EXERCISE PROMPT:
The response must consist of the lines below from the one with "-- worst paths" through the one with "hold reg to", exactly as they appear and with both ends kept.

Dataset entries:
"""

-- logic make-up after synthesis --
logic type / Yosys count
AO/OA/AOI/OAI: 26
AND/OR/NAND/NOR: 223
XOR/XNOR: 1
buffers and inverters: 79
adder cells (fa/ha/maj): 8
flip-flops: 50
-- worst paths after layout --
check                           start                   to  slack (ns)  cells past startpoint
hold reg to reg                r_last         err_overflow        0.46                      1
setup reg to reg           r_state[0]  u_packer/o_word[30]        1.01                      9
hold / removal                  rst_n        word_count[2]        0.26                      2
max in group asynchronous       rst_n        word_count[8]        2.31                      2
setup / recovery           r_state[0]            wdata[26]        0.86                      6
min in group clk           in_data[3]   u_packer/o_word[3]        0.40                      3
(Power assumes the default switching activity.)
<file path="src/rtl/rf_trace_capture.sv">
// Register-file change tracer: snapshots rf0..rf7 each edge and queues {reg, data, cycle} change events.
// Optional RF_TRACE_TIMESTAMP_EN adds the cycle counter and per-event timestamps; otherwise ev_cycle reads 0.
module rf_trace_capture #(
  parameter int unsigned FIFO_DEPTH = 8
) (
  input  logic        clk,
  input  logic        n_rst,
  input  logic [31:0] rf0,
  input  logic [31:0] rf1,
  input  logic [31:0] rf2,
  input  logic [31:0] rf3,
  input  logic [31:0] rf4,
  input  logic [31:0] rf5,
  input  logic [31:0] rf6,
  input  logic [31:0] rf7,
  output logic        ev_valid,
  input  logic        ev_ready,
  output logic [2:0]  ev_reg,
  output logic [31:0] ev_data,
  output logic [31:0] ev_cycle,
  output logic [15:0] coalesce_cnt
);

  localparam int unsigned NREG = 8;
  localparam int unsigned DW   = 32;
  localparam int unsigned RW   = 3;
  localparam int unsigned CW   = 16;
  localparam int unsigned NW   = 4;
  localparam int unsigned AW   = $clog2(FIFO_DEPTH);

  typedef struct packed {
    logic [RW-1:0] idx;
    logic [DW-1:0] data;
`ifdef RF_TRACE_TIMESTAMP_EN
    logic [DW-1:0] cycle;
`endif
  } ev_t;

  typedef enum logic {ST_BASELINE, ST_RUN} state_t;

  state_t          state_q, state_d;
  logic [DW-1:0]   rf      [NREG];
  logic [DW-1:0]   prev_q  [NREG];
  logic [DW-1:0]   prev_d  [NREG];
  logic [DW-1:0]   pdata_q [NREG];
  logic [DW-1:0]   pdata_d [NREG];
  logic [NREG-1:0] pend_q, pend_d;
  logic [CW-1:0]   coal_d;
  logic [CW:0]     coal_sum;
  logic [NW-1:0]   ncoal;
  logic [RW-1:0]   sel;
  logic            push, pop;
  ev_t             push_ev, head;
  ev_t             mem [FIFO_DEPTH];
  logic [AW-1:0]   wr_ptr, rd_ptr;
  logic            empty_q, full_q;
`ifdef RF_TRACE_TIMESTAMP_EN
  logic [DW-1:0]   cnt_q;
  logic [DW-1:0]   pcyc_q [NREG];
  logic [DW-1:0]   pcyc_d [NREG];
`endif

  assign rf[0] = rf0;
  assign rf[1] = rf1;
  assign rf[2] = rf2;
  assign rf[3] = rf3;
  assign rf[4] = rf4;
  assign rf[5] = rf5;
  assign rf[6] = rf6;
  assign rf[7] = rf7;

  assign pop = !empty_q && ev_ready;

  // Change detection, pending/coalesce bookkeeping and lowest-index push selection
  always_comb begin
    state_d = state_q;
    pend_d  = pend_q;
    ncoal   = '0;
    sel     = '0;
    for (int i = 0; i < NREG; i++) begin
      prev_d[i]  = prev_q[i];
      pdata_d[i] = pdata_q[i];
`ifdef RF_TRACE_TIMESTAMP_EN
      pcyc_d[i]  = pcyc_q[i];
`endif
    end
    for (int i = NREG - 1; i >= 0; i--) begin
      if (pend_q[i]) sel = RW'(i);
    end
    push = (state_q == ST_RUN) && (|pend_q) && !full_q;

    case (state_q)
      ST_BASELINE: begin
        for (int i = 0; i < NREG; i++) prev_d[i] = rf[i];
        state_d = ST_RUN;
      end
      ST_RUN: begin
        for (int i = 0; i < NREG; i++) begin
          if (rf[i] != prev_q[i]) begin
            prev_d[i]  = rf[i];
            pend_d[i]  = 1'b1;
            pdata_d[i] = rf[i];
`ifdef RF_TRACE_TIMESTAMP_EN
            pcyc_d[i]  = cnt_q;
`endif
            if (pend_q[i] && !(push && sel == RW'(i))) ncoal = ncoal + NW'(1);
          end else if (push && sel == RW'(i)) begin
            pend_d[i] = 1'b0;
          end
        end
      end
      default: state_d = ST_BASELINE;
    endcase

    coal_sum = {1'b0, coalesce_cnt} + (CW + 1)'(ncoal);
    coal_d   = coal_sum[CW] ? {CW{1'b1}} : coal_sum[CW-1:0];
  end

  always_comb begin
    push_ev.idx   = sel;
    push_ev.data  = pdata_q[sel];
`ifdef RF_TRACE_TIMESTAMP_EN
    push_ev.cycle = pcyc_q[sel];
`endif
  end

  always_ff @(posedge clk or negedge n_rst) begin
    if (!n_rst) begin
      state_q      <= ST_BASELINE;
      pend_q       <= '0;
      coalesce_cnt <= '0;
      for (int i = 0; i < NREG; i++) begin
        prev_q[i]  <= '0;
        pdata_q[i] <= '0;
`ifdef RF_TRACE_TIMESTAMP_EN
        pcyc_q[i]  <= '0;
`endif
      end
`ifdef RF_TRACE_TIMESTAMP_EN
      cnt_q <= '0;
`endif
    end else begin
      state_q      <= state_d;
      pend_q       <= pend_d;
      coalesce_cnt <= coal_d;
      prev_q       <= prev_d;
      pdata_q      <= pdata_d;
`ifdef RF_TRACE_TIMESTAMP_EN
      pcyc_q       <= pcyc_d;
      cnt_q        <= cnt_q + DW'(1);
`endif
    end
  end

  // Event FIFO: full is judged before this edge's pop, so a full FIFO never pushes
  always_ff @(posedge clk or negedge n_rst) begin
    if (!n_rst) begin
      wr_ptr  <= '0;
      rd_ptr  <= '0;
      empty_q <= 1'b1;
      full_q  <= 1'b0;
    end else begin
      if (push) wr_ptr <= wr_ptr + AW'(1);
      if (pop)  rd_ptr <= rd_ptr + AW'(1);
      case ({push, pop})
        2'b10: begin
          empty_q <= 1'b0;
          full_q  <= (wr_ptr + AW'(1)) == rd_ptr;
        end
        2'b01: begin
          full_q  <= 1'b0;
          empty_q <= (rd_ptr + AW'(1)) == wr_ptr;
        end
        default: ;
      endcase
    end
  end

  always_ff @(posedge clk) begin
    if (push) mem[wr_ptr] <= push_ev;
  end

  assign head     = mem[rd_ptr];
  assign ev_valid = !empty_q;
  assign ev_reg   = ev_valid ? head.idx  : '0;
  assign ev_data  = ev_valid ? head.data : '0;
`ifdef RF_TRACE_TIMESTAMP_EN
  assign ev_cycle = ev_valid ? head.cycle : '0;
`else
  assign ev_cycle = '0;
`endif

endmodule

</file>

"""
"""

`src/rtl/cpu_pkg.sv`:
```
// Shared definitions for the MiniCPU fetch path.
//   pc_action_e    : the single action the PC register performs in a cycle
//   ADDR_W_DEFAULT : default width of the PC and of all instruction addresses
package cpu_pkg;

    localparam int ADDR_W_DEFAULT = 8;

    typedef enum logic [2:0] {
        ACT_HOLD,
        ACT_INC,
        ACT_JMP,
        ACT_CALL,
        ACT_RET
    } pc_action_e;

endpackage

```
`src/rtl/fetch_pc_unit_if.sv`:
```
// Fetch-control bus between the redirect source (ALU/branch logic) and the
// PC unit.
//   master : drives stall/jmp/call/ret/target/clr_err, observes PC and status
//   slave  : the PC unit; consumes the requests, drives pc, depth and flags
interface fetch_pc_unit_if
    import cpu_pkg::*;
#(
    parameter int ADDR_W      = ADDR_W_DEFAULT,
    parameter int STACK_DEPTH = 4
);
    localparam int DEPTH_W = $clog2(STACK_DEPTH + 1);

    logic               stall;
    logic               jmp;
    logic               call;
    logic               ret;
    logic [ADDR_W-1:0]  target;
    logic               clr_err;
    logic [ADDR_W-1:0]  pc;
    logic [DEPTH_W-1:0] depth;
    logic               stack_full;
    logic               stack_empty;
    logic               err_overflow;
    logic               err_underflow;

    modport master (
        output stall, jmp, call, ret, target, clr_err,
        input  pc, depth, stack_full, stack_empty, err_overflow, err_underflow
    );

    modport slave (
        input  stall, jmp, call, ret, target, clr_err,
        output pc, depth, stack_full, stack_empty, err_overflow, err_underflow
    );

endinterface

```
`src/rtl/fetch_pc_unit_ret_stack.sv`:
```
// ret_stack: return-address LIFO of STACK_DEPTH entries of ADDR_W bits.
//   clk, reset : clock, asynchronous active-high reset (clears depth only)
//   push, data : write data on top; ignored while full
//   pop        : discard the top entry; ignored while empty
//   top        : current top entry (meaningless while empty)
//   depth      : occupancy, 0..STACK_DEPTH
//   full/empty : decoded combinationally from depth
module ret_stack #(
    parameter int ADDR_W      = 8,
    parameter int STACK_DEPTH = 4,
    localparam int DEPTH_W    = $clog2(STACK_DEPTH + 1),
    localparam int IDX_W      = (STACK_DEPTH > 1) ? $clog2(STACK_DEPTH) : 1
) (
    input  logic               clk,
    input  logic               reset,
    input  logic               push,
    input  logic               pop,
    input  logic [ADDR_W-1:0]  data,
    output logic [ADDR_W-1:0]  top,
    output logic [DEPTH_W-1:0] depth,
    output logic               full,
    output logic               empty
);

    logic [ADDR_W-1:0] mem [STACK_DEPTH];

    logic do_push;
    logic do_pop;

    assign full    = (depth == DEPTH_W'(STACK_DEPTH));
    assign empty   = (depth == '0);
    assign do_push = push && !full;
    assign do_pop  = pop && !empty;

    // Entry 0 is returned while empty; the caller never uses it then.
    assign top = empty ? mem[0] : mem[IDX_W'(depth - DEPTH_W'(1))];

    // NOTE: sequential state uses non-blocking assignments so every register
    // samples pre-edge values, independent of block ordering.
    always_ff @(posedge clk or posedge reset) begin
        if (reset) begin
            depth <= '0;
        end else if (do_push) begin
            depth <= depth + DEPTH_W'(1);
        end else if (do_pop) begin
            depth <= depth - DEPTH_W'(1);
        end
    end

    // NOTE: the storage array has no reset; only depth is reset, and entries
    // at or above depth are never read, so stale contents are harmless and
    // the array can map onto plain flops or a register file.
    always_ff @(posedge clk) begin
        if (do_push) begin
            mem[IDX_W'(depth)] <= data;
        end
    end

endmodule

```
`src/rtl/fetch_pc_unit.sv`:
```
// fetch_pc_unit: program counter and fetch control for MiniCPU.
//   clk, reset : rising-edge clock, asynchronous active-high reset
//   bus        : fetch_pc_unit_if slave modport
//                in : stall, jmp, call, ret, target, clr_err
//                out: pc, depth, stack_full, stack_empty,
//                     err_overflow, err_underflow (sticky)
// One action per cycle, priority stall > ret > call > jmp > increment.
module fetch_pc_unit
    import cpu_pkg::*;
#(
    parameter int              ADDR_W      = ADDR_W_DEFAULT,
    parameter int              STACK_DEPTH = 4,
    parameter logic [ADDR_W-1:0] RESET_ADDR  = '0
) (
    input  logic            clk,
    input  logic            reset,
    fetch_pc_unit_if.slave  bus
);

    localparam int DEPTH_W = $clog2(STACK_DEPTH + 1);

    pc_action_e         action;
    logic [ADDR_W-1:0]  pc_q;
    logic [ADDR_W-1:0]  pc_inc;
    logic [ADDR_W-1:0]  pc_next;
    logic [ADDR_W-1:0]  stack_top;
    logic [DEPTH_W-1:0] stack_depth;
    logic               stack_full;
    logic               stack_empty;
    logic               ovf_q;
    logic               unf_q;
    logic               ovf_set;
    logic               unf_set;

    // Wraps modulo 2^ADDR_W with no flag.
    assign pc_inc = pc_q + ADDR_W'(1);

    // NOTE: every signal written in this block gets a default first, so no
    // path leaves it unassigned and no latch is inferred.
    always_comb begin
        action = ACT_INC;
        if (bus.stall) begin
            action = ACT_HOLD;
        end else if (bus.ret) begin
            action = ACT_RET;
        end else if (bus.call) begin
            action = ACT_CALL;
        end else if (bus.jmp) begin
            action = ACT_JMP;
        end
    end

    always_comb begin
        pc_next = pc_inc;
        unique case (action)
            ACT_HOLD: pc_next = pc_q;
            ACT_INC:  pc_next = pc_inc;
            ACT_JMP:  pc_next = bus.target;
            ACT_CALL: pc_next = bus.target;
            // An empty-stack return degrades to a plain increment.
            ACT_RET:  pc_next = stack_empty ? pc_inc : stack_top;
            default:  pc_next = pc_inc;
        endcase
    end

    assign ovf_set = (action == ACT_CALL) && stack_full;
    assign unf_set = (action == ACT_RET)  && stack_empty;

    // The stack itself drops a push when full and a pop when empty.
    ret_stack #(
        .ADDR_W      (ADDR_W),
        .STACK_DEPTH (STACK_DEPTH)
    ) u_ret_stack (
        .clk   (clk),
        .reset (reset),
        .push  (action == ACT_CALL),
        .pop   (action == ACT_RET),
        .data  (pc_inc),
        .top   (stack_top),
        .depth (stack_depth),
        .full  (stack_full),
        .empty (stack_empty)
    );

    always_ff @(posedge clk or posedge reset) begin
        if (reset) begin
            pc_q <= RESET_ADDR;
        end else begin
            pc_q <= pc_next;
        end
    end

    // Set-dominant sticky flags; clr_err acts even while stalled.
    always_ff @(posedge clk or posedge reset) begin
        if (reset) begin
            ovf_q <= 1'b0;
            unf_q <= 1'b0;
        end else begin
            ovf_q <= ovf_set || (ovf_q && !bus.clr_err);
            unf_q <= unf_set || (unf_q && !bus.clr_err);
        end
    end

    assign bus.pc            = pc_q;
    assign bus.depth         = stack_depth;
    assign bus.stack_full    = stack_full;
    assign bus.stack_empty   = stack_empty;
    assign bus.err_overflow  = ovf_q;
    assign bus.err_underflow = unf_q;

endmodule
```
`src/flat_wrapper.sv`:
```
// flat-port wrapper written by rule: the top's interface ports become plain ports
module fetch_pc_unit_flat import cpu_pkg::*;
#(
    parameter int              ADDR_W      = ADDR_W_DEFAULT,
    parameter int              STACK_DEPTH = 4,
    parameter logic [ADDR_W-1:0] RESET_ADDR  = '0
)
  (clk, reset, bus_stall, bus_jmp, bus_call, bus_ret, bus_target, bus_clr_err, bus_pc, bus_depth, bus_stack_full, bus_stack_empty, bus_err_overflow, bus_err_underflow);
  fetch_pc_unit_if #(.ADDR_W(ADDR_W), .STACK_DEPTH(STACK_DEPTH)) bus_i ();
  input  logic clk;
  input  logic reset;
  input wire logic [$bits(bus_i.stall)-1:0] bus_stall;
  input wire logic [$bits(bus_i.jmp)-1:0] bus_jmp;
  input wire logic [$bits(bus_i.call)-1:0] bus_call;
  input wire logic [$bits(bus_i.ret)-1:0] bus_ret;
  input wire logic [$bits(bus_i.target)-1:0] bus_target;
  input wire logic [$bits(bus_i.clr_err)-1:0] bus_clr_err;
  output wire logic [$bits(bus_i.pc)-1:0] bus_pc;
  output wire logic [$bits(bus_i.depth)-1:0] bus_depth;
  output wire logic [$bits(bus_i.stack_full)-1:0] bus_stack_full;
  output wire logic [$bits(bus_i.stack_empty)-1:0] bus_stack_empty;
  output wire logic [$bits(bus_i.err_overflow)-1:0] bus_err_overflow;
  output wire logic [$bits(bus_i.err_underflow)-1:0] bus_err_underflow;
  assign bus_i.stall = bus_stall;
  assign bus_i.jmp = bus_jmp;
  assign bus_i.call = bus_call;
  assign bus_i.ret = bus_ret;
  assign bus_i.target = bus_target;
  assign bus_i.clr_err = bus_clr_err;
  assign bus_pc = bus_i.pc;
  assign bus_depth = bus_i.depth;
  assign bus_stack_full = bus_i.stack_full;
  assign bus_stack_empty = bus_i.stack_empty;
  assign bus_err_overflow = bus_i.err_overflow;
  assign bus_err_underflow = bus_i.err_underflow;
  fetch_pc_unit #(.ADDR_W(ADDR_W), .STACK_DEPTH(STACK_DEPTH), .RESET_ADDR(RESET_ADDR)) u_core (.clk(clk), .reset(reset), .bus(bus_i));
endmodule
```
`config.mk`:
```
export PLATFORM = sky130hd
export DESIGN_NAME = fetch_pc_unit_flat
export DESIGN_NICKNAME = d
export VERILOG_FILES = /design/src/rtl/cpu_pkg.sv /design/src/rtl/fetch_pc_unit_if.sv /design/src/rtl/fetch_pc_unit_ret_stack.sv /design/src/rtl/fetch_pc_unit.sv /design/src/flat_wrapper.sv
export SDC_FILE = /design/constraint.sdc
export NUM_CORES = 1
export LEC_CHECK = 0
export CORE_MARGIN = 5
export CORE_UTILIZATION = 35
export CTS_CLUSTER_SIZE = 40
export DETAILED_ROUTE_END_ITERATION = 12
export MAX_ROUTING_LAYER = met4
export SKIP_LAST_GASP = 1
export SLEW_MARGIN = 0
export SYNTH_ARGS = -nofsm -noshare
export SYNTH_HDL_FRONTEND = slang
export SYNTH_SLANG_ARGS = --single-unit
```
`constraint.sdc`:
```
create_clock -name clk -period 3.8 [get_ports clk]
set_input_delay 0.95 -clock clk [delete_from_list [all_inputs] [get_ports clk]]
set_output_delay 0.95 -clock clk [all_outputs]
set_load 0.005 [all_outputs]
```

"""

TASK SOLUTION:
-- worst paths after layout --
check                           start                   to  slack (ns)  cells past startpoint
hold reg to reg                r_last         err_overflow        0.46                      1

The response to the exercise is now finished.